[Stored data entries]
This design comes from an exercise in tuning for small area, a short achievable clock period and few clock cycles per item on the open sky130 flow, not from production work.
Only simulation tests tie the RTL to the original design; equivalence was not proved.

## the baseline
## taylor_cos
module taylor_cos
(
   input  logic         clock,
   input  logic         reset,
   input  logic         start,
   input  logic [W-1:0] angle_in,
   output logic         ready_out,
   output logic [W-1:0] cos_out
);
   logic [4:0]  step_q;     
   logic        ready_q;
   logic [24:0] a_q;        
   logic [24:0] b_q;        
   logic        x23_q;      
   logic        idle;
   logic        accept;
   logic [24:0] s_row;
   logic        e_bit;
   logic [24:0] mul_p;
   logic [3:0]  t;
   logic [24:0] acc4;
   assign idle   = ~|step_q;
   assign accept = idle & start;
   fxp_mul u_mul (
      .a_in (a_q[23:0]),
      .b_in (b_q),
      .s_in (s_row),
      .e_in (e_bit),
      .p_c  (mul_p)
   );
   always_comb begin
      s_row = {1'b0, {23{x23_q}} & b_q[22:0], 1'b0};
      if (step_q[1]) s_row = 25'h1ffd27d;    
      if (step_q[2]) s_row = 25'h0055555;    
      if (step_q[3]) s_row = 25'h1c00000;    
      if (step_q[4]) s_row = 25'h0800000;    
   end
   assign e_bit = step_q[0] & x23_q;
   logic [23:0] x;
   assign x = {x23_q, a_q[22:0]};
   always_comb begin
      t = 4'd0;
      if (x >= 24'd2897)     t = t + 4'd1;
      if (x >= 24'd5931643)  t = t + 4'd1;
      if (x >= 24'd8388609)  t = t + 4'd1;
      if (x >= 24'd10273906) t = t + 4'd1;
      if (x >= 24'd11863284) t = t + 4'd1;
      if (x >= 24'd13263555) t = t + 4'd1;
      if (x >= 24'd14529496) t = t + 4'd1;
      if (x >= 24'd15693649) t = t + 4'd1;
      acc4 = 25'd208 - {21'd0, t};
   end
   always_ff @(posedge clock or posedge reset) begin
      if (reset) begin
         step_q  <= 5'd0;
         ready_q <= 1'b0;
      end else begin
         step_q <= {step_q[3:0], accept};
         if (accept)         ready_q <= 1'b0;
         else if (step_q[4]) ready_q <= 1'b1;
      end
   end
   always_ff @(posedge clock) begin
      if (accept) begin
         a_q   <= {2'b0, angle_in[22:0]};
         b_q   <= {2'b0, angle_in[22:0]};
         x23_q <= angle_in[23];
      end else if (step_q[0]) begin
         a_q <= acc4;
         b_q <= mul_p;
      end else if (!idle) begin
         a_q <= mul_p;
      end
   end
   assign ready_out = ready_q;
   assign cos_out   = a_q[24] ? {W{1'b0}} : a_q[W-1:0];
endmodule
Size: roughly 2300 cells after synthesis, roughly 57 flip-flops.
make LEC_CHECK=0 ABC_AREA=1 CAP_MARGIN=20 CORE_MARGIN=2 CORE_UTILIZATION=40 SLEW_MARGIN=20 finish   # period 12.0 ns
run.sh (not shown) runs the stock make flow with config.mk's settings and CLKGATE_MAP_FILE= SYNTH_SCRIPT=/design/flow/synth_recipe.tcl, a recipe that flattens the netlist after the stock synthesis.
The baseline closes out successfully: all stages finished, all timing, DRC and antenna checks passed.
Testbench counts of the baseline, summed over its fixed seeds: cycles 3,072, items 512.
Edits applied to the flow inputs when going from the baseline to the candidate:
Settings: putting TNS_END_PERCENT at 10 where nothing was set.
==> flow/flow/run.sh (new file) <==
#!/bin/bash
set -euo pipefail
bash standard.sh SETUP_SLACK_MARGIN=5.5 finish > flow.log 2>&1
==> flow/standard.sh (new file) <==
#!/bin/bash
# synth_recipe.tcl (not shown) runs the flow's synth.tcl, then flattens the netlist and writes it again
# the make line also repeats each setting of config.mk as NAME=value (left out here)
make -C /OpenROAD-flow-scripts/flow DESIGN_CONFIG=/design/flow/config.mk WORK_HOME=/design/flow/orfs CLKGATE_MAP_FILE= SYNTH_SCRIPT=/design/flow/synth_recipe.tcl "${@:-finish}"
removed: flow/run.sh
==> comparison <==
Delta (the candidate minus the baseline): clock-pin slew on the worst setup and hold paths neither gained nor lost much, data-path buffer share of cell area in the final layout picked up an extra 3.0 points.
Worst slew margin relative to its limit in the candidate vs the baseline: up 2.2 points
Highest fanout seen on the critical path, the baseline and the candidate, higher one = the baseline.
[diff] setup slack, the candidate relative to the baseline: improvement
Going from the baseline to the candidate, post-route minimum period shows a reduction of 1.57 ns, non-clock buffer count shows an increase of 41.

========
taylor_cos, a different RTL version from the one above (not shown whole).
For scale: roughly 2400 cells after synthesis, roughly 57 flip-flops.
export LEC_CHECK = 0
export ABC_AREA = 1
export CAP_MARGIN = 20
export CORE_MARGIN = 2
export CORE_UTILIZATION = 40
export SLEW_MARGIN = 20
export SYNTH_HIERARCHICAL = 1
create_clock -name core_clock -period 12.0 [get_ports {clock}]
standard.sh (not shown) runs the stock make flow with config.mk's settings and CLKGATE_MAP_FILE= SYNTH_SCRIPT=/design/flow/synth_recipe.tcl, a recipe that flattens the netlist after the stock synthesis.
==> flow/flow/run.sh <==
#!/bin/bash
set -euo pipefail
bash standard.sh SETUP_SLACK_MARGIN=5.5 finish > flow.log 2>&1
Testbench counts at the start, summed over its fixed seeds: cycles 3,072, items 512.
Change:
==> flow/flow/run.sh (replaced) <==
#!/bin/bash
set -euo pipefail
bash standard.sh SETUP_SLACK_MARGIN=5.5 "BUFFER_PORTS_ARGS=-buffer_cell sky130_fd_sc_hd__buf_1" finish > flow.log 2>&1
--- a/flow/config.mk
+++ b/flow/config.mk
@@ -10,4 +10,5 @@
 export CORE_MARGIN = 2
 export CORE_UTILIZATION = 40
+export GPL_ROUTABILITY_DRIVEN = 0
 export SLEW_MARGIN = 20
 export SYNTH_HIERARCHICAL = 1
Outcome:
- final area went down slightly
- synthesized cell count does not change
- global-route usage drops by 0.19 points
- clock skew hardly moves
- wire length barely changes
- worst hold slack barely changes
- via count is higher slightly
Change:
==> flow/flow/run.sh (replaced) <==
#!/bin/bash
set -euo pipefail
bash standard.sh SETUP_SLACK_MARGIN=5.5 finish > flow.log 2>&1
--- a/flow/config.mk
+++ b/flow/config.mk
@@ -10,5 +10,3 @@
 export CORE_MARGIN = 2
 export CORE_UTILIZATION = 40
-export GPL_ROUTABILITY_DRIVEN = 0
 export SLEW_MARGIN = 20
-export SYNTH_HIERARCHICAL = 1
After rerunning:
- die area came out lower by a few percent
- register-to-register slack loses 0.04 ns
- fmax falls slightly
- worst setup slack degrades by 0.040 ns
- worst hold slack is worse by 0.0040 ns
- final cell count is lower by a few percent

========
Setup of oak:
taylor_cos with an RTL version that a note above also has.
Size: about 2300 cells after synthesis, roughly 57 flip-flops, about 52 I/O pins, about 18000 sq um of cells after synthesis.
Design taylor_cos, start of the top module:
module taylor_cos
(
   input  logic         clock,
   input  logic         reset,
   input  logic         start,
   input  logic [W-1:0] angle_in,
   output logic         ready_out,
   output logic [W-1:0] cos_out
);
   logic [4:0]  step_q;     
   logic        ready_q;
   logic [24:0] a_q;        
   logic [24:0] b_q;        
   logic        x23_q;      
   logic        idle;
   logic        accept;
   logic [24:0] s_row;
   logic        e_bit;
   logic [24:0] mul_p;
   logic [3:0]  t;
   logic [24:0] acc4;
   assign idle   = ~|step_q;
   assign accept = idle & start;
   fxp_mul u_mul (
      .a_in (a_q[23:0]),
      .b_in (b_q),
      .s_in (s_row),
      .e_in (e_bit),
      .p_c  (mul_p)
   );
   always_comb begin
      s_row = {1'b0, {23{x23_q}} & b_q[22:0], 1'b0};
      if (step_q[1]) s_row = 25'h1ffd27d;    
      if (step_q[2]) s_row = 25'h0055555;    
      if (step_q[3]) s_row = 25'h1c00000;    
      if (step_q[4]) s_row = 25'h0800000;    
   end
   assign e_bit = step_q[0] & x23_q;
  ...
Settings: LEC_CHECK=0, ABC_AREA=1, CAP_MARGIN=20, CORE_MARGIN=2, CORE_UTILIZATION=40, PLACE_DENSITY=0.8, SLEW_MARGIN=20; clock period 12.0 ns.
==> flow/flow/run.sh <==
#!/bin/bash
set -euo pipefail
bash standard.sh SETUP_SLACK_MARGIN=5.5 finish > flow.log 2>&1
Testbench counts of oak, summed over its fixed seeds: cycles 3,072, items 512.
The inputs of pine differ from those of oak as listed below.
- PLACE_DENSITY: 0.8 -> unset
==> run summary <==
Compared with oak, pine degrades final routed wirelength across all metal layers.
On utilization after layout, oak and pine are basically level.
Slew of the pin with the lowest slew margin was higher in the run labelled oak.
Top achievable clock speed across oak and pine: no real change.
When the final numbers for oak and pine were put side by side, the worst setup slack turned out to be greater in pine.
Going from oak to pine, cell count now sits at about the same level.
Reported for oak and pine, number of maximum-capacitance violations turned out identical to the last digit.
Of the two values seen for critical path capture point, a_q[15]$_DFFE_PP_ was produced by oak and a_q[6]$_DFFE_PP_ by pine.
Row non-clock buffer count: pine lower / oak higher
Inputs modified between pine and birch:
- a change of CORE_UTILIZATION from 40 to 55
Findings:
Summary of birch over pine: routed wire length moved up; smallest setup slack after layout shrank by 0.032 ns; number of synthesized register bits essentially unchanged.
Changes observed in birch relative to pine: met2 layer wire length in the routed design -about 2.2%, worst hold margin +0.015 ns, fraction of the mapped netlist area in simple logic gates ~0 delta.
a_q[6]$_DFFE_PP_ as the end point of the critical path was reported by pine, and b_q[16]$_DFFE_PP_ by birch.
pine -> birch: synthesized cell area flat
The inputs of maple differ from those of birch as listed below.
- SYNTH_HIERARCHICAL: unset -> 1
- CORE_UTILIZATION: 55 -> 40
--- outcome ---
Final area in maple is about 5% above birch. Relative to birch, maple improves setup slack after layout. [compare] base=birch new=maple: data required time of the critical path +0.08 ns; arrival time at the worst endpoint +0.05 ns; number of buffer and inverter instances along the worst setup path +1. a_q[13]$_DFFE_PP_ as the worst setup path endpoint was reported by maple, and b_q[16]$_DFFE_PP_ by birch.

========
taylor_cos again, from the RTL that the note above started with.
## taylor_cos
module taylor_cos
(
   input  logic         clock,
   input  logic         reset,
   input  logic         start,
   input  logic [W-1:0] angle_in,
   output logic         ready_out,
   output logic [W-1:0] cos_out
);
   logic [4:0]  step_q;     
   logic        ready_q;
   logic [24:0] a_q;        
   logic [24:0] b_q;        
   logic        x23_q;      
   logic        idle;
   logic        accept;
   logic [24:0] s_row;
   logic        e_bit;
   logic [24:0] mul_p;
   logic [3:0]  t;
   logic [24:0] acc4;
   assign idle   = ~|step_q;
   assign accept = idle & start;
   fxp_mul u_mul (
      .a_in (a_q[23:0]),
      .b_in (b_q),
      .s_in (s_row),
      .e_in (e_bit),
      .p_c  (mul_p)
   );
   always_comb begin
      s_row = {1'b0, {23{x23_q}} & b_q[22:0], 1'b0};
      if (step_q[1]) s_row = 25'h1ffd27d;    
      if (step_q[2]) s_row = 25'h0055555;    
      if (step_q[3]) s_row = 25'h1c00000;    
      if (step_q[4]) s_row = 25'h0800000;    
   end
   assign e_bit = step_q[0] & x23_q;
   logic [23:0] x;
   assign x = {x23_q, a_q[22:0]};
   always_comb begin
      t = 4'd0;
  ...
Settings: LEC_CHECK=0, ABC_AREA=1, CAP_MARGIN=20, CORE_MARGIN=2, CORE_UTILIZATION=40, SLEW_MARGIN=20; clock period 12.0 ns.
==> flow/flow/run.sh <==
#!/bin/bash
set -euo pipefail
bash standard.sh SETUP_SLACK_MARGIN=5.75 finish > flow.log 2>&1
Testbench counts at the start, summed over its fixed seeds: cycles 3,072, items 512.
Next try:
==> flow/flow/run.sh (replaced) <==
#!/bin/bash
set -euo pipefail
bash standard.sh SETUP_SLACK_MARGIN=6.5 finish > flow.log 2>&1
Outcome: The changed run ran to the end with no violations. Cell count rises by a few percent. Core utilization rises by 5.1 points. Sequential share of layout area falls by 0.68 points. Die area is unchanged.
Next try:
==> flow/run.sh (new file) <==
#!/bin/bash
# synth_recipe.tcl (not shown) runs the flow's synth.tcl, then flattens the netlist and writes it again
# the make line also repeats each setting of config.mk as NAME=value (left out here)
make -C /OpenROAD-flow-scripts/flow DESIGN_CONFIG=/design/flow/config.mk WORK_HOME=/design/flow/orfs CLKGATE_MAP_FILE= SYNTH_SCRIPT=/design/flow/synth_recipe.tcl finish
- SETUP_SLACK_MARGIN: default -> 5
removed: flow/flow/run.sh
removed: flow/standard.sh
Outcome: Cell area fell by about a fifth. Global-route usage fell by 4.2 points. Worst setup slack is worse by 0.76 ns. Wire length fell by roughly a tenth. Worst hold slack is better by 0.023 ns.
Next try:
==> flow/flow/run.sh (new file) <==
#!/bin/bash
set -euo pipefail
bash standard.sh SETUP_SLACK_MARGIN=6 finish > flow.log 2>&1
==> flow/standard.sh (new file) <==
#!/bin/bash
# synth_recipe.tcl (not shown) runs the flow's synth.tcl, then flattens the netlist and writes it again
# the make line also repeats each setting of config.mk as NAME=value (left out here)
make -C /OpenROAD-flow-scripts/flow DESIGN_CONFIG=/design/flow/config.mk WORK_HOME=/design/flow/orfs CLKGATE_MAP_FILE= SYNTH_SCRIPT=/design/flow/synth_recipe.tcl "${@:-finish}"
- SETUP_SLACK_MARGIN: 5 -> default
removed: flow/run.sh
Via count went up by 6.4%.
First-iteration DRC count went up by 6.8%.
Global-route usage went up by 2.9 points.
Setup slack gets better by 0.79 ns.
Die area does not change.
Maximum frequency went up by 13%.
Non-clock buffer count went up by 144.

========
RTL: one of the versions met above, not the one the previous note started from.
Size: roughly 2400 cells after synthesis, roughly 52 I/O pins.
clock: 12.0 ns
lec_check: 0
abc_area: 1
cap_margin: 20
core_margin: 2
core_utilization: 40
slew_margin: 20
synth_hierarchical: 1
==> flow/flow/run.sh <==
#!/bin/bash
set -euo pipefail
bash standard.sh SETUP_SLACK_MARGIN=5.35 "BUFFER_PORTS_ARGS=-buffer_cell sky130_fd_sc_hd__buf_1" finish > flow.log 2>&1
The starting point went through all stages and came out clean.
Testbench counts at the start, summed over its fixed seeds: cycles 3,072, items 512.
Rerun with:
==> flow/flow/run.sh (replaced) <==
#!/bin/bash
set -euo pipefail
bash standard.sh SETUP_SLACK_MARGIN=5.5 "BUFFER_PORTS_ARGS=-buffer_cell sky130_fd_sc_hd__buf_1" finish > flow.log 2>&1
Effect: Sequential cell count is unchanged. Final area grows by about 1.4%.
Rerun with:
==> flow/flow/run.sh (replaced) <==
#!/bin/bash
set -euo pipefail
bash standard.sh SETUP_SLACK_MARGIN=5.8 finish > flow.log 2>&1
Sequential cell count is unchanged.

[static timing again, ports no longer ideal]
The results above use ideal ports. As a check the final layouts listed here were re-extracted and re-timed, cells and wires unchanged. Step 1: set_driving_cell puts a clkbuf_16 on clock and a buf_2 on each other input, an assumption about the parent block. Step 2 moves the port delays by t, midway between the first and last clock arrival at a register: inputs arrive t later, outputs are due t later. That takes back most of the time a late clock gives input paths. Three values: no drivers, after step 1, after step 2; two values: the first two.
run	t, ns	setup WS [ns]	clock arrival spread, ns	slew at the worst register clock pin (ns)	pins driven straight from the clock port
the baseline	0.361	4.011 / 4.011 / 4.011	0.005 / 0.005	0.06 / 0.06	1
the candidate	0.375	5.586 / 5.586 / 5.586	0.010 / 0.010	0.06 / 0.06	1
the first run of note 2	0.363	5.686 / 5.686 / 5.686	0.007 / 0.007	0.05 / 0.05	1
the second run of note 2	0.359	5.655 / 5.655 / 5.655	0.009 / 0.009	0.06 / 0.06	1
the third run of note 2	0.395	5.615 / 5.615 / 5.615	0.008 / 0.008	0.06 / 0.06	1
oak	0.365	5.633 / 5.633 / 5.633	0.008 / 0.008	0.06 / 0.06	1
pine	0.379	5.638 / 5.638 / 5.638	0.012 / 0.011	0.06 / 0.06	1
birch	0.379	5.606 / 5.606 / 5.606	0.007 / 0.007	0.06 / 0.06	1
maple	0.364	5.628 / 5.628 / 5.628	0.013 / 0.013	0.06 / 0.06	1
the first run of note 4	0.370	5.835 / 5.835 / 5.835	0.008 / 0.008	0.06 / 0.06	1
the second run of note 4	0.379	5.860 / 5.860 / 5.860	0.009 / 0.009	0.06 / 0.06	1
the third run of note 4	0.357	5.102 / 5.102 / 5.102	0.003 / 0.003	0.06 / 0.06	1
the fourth run of note 4	0.376	5.897 / 5.897 / 5.897	0.005 / 0.006	0.06 / 0.06	1
the first run of note 5	0.360	5.593 / 5.593 / 5.593	0.007 / 0.006	0.06 / 0.06	1
the second run of note 5	0.359	5.703 / 5.703 / 5.703	0.007 / 0.007	0.06 / 0.06	1
the third run of note 5	0.361	5.883 / 5.883 / 5.883	0.008 / 0.008	0.05 / 0.05	1
After both steps setup and hold are still met in every run listed.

What needs to be done: Taking the lines above one at a time, give the number of them that contain the string "across". Add nothing else.

Solved exercise: 2